■ PROBLEM STATEMENT ■
All lines after the one containing "if (alu_done_i) begin" are needed, along with that line itself. Please repeat them exactly through the end of the entries.

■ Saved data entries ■
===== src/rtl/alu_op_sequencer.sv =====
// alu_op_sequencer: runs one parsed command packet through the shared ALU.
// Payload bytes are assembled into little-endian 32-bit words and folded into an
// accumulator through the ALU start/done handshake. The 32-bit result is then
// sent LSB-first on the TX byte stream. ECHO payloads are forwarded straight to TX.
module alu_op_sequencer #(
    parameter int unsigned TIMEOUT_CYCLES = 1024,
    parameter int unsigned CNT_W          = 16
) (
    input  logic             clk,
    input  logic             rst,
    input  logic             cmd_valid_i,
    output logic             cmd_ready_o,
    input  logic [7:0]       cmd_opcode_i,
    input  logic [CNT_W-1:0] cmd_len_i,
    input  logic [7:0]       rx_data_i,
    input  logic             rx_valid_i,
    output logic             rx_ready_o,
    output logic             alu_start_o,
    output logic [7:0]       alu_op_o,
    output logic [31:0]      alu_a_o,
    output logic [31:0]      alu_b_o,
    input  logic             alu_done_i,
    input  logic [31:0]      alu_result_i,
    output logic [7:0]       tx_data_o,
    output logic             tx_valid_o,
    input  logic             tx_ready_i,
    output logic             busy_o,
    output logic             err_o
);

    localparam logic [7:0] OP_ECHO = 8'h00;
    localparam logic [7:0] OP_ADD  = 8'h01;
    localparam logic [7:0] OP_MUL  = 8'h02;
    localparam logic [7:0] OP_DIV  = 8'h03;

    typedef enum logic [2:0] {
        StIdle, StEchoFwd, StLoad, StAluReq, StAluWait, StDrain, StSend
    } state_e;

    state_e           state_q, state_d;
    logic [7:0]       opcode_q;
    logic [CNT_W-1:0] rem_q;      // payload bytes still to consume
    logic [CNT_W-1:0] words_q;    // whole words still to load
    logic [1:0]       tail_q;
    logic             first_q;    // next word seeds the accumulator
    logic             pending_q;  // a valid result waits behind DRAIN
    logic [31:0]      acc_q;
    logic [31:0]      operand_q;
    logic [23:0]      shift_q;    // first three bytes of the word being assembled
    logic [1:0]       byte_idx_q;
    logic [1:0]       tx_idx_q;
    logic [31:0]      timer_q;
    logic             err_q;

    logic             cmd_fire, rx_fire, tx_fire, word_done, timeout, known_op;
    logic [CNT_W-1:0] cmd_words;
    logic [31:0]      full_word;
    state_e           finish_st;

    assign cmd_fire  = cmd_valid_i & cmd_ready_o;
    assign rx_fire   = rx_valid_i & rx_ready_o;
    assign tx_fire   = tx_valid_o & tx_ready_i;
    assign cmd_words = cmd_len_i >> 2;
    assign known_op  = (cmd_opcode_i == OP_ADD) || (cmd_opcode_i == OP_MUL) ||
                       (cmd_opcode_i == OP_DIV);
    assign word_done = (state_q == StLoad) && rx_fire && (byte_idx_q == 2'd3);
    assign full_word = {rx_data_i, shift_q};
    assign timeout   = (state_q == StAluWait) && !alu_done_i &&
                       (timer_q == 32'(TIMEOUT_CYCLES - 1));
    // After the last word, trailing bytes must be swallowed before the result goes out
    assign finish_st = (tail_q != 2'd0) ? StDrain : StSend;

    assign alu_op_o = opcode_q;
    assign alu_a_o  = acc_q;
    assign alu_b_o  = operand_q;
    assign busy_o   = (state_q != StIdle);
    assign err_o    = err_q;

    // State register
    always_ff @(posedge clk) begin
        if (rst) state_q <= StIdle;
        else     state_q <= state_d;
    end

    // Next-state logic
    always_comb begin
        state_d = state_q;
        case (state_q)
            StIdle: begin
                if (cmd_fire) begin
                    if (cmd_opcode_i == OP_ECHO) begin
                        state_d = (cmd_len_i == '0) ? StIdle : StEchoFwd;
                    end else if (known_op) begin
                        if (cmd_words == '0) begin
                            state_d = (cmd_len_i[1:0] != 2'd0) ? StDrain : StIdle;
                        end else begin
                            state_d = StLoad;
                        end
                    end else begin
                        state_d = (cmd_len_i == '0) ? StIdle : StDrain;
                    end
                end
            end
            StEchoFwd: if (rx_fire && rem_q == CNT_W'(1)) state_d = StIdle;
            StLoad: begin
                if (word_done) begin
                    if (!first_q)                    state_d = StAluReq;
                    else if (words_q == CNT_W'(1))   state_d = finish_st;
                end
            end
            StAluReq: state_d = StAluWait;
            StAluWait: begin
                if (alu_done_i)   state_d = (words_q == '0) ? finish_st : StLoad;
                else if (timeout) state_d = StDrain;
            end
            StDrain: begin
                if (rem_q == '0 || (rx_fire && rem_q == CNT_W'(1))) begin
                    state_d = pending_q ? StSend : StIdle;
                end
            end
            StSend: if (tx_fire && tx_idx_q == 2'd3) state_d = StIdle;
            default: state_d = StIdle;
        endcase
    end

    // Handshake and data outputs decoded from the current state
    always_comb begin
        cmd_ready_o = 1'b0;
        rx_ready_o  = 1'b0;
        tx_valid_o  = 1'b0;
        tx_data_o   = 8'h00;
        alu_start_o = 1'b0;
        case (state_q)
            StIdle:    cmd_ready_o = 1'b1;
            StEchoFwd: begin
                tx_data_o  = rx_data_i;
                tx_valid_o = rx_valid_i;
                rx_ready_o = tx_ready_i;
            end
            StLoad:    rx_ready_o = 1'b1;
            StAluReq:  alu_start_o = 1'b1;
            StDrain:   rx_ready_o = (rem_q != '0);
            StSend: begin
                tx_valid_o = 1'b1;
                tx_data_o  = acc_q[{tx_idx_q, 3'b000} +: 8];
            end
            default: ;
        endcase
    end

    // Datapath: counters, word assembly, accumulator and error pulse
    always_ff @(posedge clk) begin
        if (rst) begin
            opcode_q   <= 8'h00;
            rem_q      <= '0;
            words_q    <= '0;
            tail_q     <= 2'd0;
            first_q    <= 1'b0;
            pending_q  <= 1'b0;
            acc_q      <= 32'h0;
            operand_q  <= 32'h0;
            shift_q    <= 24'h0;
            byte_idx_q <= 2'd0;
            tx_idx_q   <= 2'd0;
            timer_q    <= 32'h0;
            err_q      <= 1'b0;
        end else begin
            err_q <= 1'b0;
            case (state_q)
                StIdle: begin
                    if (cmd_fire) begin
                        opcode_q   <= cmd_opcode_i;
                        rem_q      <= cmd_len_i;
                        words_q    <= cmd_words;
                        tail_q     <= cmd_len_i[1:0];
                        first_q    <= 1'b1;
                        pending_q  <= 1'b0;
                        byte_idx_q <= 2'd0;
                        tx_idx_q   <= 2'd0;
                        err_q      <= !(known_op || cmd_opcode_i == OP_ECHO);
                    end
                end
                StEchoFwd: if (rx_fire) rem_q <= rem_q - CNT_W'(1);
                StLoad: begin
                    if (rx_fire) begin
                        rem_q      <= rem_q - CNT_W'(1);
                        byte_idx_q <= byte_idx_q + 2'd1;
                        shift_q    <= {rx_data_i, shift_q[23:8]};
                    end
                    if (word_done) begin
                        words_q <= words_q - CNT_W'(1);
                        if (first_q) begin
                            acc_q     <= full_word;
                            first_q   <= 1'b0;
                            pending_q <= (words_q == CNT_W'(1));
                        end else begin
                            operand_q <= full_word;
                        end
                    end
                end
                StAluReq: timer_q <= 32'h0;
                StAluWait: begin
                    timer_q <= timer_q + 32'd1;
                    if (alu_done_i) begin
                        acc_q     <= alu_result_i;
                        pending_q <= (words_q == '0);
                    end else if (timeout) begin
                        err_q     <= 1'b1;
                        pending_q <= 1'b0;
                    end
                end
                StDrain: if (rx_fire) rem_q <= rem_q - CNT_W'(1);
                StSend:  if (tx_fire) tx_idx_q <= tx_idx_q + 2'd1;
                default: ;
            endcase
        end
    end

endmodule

■ ANSWER SECTION ■
                    if (alu_done_i) begin
                        acc_q     <= alu_result_i;
                        pending_q <= (words_q == '0);
                    end else if (timeout) begin
                        err_q     <= 1'b1;
                        pending_q <= 1'b0;
                    end
                end
                StDrain: if (rx_fire) rem_q <= rem_q - CNT_W'(1);
                StSend:  if (tx_fire) tx_idx_q <= tx_idx_q + 2'd1;
                default: ;
            endcase
        end
    end

endmodule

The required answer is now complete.